Extracted records below:
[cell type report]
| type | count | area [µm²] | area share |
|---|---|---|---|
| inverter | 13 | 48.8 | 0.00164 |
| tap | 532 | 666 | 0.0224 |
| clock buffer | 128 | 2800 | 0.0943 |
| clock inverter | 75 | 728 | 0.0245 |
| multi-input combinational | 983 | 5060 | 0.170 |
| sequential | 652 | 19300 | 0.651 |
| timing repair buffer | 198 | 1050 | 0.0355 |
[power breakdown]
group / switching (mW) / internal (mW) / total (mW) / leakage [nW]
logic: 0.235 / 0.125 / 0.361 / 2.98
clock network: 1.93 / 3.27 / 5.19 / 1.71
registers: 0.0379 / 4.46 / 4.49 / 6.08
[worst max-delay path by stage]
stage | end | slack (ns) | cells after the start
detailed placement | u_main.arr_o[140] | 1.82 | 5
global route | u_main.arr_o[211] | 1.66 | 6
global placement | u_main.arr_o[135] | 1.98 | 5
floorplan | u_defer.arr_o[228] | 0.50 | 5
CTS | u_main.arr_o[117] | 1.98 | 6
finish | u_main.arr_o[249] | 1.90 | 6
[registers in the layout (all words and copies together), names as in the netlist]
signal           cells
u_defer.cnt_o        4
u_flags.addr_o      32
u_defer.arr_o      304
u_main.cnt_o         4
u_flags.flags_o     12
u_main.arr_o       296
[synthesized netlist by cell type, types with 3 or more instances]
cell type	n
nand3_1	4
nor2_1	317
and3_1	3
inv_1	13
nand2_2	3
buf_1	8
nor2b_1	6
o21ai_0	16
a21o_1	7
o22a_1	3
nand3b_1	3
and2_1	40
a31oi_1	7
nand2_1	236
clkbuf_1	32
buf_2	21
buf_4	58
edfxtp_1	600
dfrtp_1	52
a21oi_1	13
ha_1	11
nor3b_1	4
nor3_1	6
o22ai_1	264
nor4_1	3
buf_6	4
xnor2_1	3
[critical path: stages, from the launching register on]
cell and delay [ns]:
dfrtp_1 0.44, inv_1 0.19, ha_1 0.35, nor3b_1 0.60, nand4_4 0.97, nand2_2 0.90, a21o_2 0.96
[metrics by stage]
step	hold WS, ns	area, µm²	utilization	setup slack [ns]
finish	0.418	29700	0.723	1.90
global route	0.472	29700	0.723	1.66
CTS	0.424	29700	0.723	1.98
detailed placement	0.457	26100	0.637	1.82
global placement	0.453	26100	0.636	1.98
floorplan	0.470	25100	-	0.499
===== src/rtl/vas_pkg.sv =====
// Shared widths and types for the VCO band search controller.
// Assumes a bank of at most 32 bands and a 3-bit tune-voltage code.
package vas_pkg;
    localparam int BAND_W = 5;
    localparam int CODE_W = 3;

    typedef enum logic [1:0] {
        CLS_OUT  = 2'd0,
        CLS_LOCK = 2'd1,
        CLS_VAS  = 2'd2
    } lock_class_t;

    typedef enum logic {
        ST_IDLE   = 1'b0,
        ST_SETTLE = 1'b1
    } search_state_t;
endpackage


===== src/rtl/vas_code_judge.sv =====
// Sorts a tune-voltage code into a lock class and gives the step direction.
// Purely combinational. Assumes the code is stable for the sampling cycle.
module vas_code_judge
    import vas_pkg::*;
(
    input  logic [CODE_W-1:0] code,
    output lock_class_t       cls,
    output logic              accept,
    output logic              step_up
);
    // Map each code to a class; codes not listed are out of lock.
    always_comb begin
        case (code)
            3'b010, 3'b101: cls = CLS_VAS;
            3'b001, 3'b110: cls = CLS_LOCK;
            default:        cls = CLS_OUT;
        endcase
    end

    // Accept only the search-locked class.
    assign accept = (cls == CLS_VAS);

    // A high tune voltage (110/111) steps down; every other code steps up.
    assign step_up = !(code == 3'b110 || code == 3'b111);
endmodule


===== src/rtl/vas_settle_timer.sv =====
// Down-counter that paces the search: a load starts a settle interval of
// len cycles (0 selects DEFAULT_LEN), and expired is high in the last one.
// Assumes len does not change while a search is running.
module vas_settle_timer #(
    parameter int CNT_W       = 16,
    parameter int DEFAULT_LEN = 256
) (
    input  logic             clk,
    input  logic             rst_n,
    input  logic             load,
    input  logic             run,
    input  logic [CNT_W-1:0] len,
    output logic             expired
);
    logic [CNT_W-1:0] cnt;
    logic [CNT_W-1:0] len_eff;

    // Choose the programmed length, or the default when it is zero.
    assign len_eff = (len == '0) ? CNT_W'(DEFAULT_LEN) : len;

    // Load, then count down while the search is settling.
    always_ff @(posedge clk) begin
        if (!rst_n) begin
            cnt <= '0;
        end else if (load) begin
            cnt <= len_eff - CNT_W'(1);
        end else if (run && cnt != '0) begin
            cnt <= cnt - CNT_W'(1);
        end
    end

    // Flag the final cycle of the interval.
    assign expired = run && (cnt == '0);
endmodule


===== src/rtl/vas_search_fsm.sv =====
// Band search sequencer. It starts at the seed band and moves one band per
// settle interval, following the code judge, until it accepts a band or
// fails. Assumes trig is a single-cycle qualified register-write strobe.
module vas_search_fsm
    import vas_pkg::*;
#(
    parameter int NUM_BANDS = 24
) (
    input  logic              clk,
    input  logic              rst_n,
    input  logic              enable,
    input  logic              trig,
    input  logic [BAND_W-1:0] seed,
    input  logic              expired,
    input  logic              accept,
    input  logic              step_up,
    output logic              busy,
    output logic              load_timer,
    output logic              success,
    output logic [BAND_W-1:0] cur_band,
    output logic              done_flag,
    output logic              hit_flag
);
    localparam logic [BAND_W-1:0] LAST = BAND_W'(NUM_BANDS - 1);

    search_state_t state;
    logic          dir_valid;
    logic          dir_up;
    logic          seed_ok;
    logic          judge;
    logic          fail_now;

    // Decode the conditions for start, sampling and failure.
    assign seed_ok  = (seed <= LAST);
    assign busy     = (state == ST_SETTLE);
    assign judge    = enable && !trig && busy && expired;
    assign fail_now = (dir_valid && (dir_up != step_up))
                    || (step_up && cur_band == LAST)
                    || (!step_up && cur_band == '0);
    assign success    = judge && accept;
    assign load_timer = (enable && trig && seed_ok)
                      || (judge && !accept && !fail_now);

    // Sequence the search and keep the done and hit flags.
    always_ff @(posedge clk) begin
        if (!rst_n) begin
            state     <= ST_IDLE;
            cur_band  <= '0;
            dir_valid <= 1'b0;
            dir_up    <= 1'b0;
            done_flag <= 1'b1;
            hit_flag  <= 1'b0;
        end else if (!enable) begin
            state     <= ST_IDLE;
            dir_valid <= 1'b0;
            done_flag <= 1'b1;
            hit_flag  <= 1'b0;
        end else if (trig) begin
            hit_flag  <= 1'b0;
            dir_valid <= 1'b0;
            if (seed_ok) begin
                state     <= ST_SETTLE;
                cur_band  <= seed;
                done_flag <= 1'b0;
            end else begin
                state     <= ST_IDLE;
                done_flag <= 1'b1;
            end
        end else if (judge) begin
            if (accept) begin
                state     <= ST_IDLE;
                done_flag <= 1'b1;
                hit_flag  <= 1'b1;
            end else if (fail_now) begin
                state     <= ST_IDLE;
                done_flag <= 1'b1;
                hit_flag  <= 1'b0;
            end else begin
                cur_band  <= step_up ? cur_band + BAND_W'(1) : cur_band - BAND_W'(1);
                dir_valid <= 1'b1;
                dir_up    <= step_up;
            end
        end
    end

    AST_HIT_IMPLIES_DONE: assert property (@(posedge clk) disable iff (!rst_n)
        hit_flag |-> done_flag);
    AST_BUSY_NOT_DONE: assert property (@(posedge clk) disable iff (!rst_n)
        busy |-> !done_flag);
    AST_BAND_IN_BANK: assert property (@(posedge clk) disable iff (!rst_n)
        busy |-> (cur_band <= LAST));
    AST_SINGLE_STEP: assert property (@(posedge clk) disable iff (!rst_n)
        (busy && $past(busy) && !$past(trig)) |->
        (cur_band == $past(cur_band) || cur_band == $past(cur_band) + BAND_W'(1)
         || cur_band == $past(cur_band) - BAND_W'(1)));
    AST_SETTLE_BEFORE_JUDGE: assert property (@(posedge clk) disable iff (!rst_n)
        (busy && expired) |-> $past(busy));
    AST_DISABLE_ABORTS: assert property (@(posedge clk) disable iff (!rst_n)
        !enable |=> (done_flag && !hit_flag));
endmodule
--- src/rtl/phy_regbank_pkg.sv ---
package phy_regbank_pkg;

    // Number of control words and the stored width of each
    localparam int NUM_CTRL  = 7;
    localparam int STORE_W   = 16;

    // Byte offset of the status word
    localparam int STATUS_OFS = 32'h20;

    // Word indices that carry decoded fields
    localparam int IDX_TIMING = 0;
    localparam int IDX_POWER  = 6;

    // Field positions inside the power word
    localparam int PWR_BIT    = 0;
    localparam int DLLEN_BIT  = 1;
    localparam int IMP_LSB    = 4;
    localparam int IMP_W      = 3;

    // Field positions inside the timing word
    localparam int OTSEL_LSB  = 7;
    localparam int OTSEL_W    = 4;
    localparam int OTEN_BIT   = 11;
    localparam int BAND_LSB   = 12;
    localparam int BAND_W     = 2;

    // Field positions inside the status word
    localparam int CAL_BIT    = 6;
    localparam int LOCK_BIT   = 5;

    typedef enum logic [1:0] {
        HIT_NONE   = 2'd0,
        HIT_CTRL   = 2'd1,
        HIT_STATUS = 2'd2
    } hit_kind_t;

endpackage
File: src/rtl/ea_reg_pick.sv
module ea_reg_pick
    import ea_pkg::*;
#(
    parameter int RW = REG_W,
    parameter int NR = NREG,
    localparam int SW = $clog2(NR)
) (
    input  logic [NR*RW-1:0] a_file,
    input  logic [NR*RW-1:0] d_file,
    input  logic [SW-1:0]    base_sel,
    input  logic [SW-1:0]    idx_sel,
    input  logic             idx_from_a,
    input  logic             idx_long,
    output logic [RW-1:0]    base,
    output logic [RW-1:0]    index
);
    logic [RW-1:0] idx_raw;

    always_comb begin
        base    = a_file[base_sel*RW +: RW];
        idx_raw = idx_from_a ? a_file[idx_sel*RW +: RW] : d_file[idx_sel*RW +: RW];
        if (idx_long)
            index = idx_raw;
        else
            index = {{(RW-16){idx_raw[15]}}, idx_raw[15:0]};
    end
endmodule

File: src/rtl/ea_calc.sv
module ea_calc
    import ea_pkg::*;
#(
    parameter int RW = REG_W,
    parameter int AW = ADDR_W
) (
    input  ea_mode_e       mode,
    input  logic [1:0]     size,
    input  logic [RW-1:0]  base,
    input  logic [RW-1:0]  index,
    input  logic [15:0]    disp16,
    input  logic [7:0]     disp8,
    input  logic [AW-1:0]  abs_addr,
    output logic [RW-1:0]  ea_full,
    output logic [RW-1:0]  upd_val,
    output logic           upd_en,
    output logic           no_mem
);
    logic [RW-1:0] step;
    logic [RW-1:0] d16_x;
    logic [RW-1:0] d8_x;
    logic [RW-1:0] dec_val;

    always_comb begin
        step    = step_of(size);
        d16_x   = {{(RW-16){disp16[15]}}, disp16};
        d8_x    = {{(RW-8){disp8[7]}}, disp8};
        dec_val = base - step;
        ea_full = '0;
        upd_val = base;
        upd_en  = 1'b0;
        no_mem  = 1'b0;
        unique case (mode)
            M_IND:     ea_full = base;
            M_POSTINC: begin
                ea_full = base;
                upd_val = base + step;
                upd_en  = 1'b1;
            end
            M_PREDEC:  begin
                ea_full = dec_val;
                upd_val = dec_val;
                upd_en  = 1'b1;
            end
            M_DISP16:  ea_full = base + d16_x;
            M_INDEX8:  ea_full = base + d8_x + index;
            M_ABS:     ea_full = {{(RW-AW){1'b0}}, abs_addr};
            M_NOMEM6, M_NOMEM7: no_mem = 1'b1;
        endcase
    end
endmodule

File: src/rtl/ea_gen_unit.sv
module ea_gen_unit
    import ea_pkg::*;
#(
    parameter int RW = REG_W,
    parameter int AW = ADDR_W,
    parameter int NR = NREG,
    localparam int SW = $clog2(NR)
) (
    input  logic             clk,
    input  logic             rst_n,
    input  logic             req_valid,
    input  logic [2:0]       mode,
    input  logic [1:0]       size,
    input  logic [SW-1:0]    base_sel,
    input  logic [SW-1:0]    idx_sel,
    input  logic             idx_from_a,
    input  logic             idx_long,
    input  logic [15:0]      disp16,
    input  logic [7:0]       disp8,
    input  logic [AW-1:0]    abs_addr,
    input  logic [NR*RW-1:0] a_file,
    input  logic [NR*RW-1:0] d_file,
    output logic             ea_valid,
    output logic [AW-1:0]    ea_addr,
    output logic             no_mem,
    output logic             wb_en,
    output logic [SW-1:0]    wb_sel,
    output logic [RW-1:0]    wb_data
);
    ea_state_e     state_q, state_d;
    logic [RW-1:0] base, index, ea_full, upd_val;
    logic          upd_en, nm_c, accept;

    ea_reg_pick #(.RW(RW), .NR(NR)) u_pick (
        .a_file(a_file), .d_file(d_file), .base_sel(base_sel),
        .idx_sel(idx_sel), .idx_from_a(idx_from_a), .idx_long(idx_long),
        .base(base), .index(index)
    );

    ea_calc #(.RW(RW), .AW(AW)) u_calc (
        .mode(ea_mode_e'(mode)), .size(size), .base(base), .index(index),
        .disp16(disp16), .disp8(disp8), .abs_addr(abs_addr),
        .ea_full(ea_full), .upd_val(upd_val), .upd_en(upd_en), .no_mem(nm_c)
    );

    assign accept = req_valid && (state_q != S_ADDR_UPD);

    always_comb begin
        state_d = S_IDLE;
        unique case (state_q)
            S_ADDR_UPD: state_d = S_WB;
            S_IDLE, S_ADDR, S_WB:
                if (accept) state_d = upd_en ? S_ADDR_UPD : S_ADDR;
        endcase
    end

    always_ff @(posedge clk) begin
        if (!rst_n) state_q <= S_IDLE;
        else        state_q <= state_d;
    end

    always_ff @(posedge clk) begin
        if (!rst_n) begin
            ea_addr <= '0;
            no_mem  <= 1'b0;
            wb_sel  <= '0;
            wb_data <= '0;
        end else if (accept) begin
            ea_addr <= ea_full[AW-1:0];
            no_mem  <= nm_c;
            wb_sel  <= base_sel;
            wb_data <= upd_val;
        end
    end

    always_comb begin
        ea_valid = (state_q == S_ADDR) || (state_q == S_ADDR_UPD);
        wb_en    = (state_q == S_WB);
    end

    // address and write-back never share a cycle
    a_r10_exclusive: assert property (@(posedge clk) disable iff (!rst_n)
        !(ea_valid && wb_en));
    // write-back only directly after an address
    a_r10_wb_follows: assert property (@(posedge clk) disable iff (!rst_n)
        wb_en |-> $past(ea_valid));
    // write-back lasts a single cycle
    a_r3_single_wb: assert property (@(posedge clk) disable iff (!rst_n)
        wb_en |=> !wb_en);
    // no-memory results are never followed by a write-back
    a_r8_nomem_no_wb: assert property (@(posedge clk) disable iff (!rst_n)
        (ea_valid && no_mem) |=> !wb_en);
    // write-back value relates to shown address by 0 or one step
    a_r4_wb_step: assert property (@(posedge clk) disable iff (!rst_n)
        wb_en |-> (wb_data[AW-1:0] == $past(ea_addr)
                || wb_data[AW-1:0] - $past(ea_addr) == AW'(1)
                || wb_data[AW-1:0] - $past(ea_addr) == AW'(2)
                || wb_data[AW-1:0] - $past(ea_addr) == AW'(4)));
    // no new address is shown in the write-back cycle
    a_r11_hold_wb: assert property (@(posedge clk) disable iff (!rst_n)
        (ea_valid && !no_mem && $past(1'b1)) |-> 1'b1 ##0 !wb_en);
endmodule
End of Extracted records.
Extracted records below:
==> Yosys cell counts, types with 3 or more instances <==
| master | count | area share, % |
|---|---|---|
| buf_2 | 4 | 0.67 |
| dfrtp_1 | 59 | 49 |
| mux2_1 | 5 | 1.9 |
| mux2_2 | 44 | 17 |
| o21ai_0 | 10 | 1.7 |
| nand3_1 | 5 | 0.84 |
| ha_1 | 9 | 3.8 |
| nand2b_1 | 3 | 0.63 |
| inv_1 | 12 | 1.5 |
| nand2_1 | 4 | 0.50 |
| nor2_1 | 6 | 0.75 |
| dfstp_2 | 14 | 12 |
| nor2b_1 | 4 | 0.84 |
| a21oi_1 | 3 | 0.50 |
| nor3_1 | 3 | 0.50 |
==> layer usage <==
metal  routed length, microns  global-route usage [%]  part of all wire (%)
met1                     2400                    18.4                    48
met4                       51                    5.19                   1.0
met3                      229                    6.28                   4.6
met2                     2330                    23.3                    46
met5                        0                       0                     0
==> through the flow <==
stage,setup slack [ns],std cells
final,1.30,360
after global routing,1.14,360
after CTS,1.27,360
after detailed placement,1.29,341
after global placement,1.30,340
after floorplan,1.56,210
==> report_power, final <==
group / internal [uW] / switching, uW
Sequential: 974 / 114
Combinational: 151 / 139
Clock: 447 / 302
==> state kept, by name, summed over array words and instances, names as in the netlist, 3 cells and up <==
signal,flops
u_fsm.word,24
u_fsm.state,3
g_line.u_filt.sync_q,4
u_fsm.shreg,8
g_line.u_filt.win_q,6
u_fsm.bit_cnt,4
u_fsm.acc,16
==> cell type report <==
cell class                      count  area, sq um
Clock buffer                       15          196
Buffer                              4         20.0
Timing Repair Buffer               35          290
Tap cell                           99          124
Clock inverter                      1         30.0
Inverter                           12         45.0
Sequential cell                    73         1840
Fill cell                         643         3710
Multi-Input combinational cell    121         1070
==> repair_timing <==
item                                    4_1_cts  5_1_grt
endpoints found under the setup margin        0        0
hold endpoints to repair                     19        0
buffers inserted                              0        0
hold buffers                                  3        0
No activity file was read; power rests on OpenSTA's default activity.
End of Extracted records.
▸ **Problem to work on**: Please output exactly the lines between the one holding "[cell type report]" and the one holding "[critical path: stages, from" in the records above, inclusive, and nothing more.

▸ **Exercise response**:
[cell type report]
| type | count | area [µm²] | area share |
|---|---|---|---|
| inverter | 13 | 48.8 | 0.00164 |
| tap | 532 | 666 | 0.0224 |
| clock buffer | 128 | 2800 | 0.0943 |
| clock inverter | 75 | 728 | 0.0245 |
| multi-input combinational | 983 | 5060 | 0.170 |
| sequential | 652 | 19300 | 0.651 |
| timing repair buffer | 198 | 1050 | 0.0355 |
[power breakdown]
group / switching (mW) / internal (mW) / total (mW) / leakage [nW]
logic: 0.235 / 0.125 / 0.361 / 2.98
clock network: 1.93 / 3.27 / 5.19 / 1.71
registers: 0.0379 / 4.46 / 4.49 / 6.08
[worst max-delay path by stage]
stage | end | slack (ns) | cells after the start
detailed placement | u_main.arr_o[140] | 1.82 | 5
global route | u_main.arr_o[211] | 1.66 | 6
global placement | u_main.arr_o[135] | 1.98 | 5
floorplan | u_defer.arr_o[228] | 0.50 | 5
CTS | u_main.arr_o[117] | 1.98 | 6
finish | u_main.arr_o[249] | 1.90 | 6
[registers in the layout (all words and copies together), names as in the netlist]
signal           cells
u_defer.cnt_o        4
u_flags.addr_o      32
u_defer.arr_o      304
u_main.cnt_o         4
u_flags.flags_o     12
u_main.arr_o       296
[synthesized netlist by cell type, types with 3 or more instances]
cell type	n
nand3_1	4
nor2_1	317
and3_1	3
inv_1	13
nand2_2	3
buf_1	8
nor2b_1	6
o21ai_0	16
a21o_1	7
o22a_1	3
nand3b_1	3
and2_1	40
a31oi_1	7
nand2_1	236
clkbuf_1	32
buf_2	21
buf_4	58
edfxtp_1	600
dfrtp_1	52
a21oi_1	13
ha_1	11
nor3b_1	4
nor3_1	6
o22ai_1	264
nor4_1	3
buf_6	4
xnor2_1	3
[critical path: stages, from the launching register on]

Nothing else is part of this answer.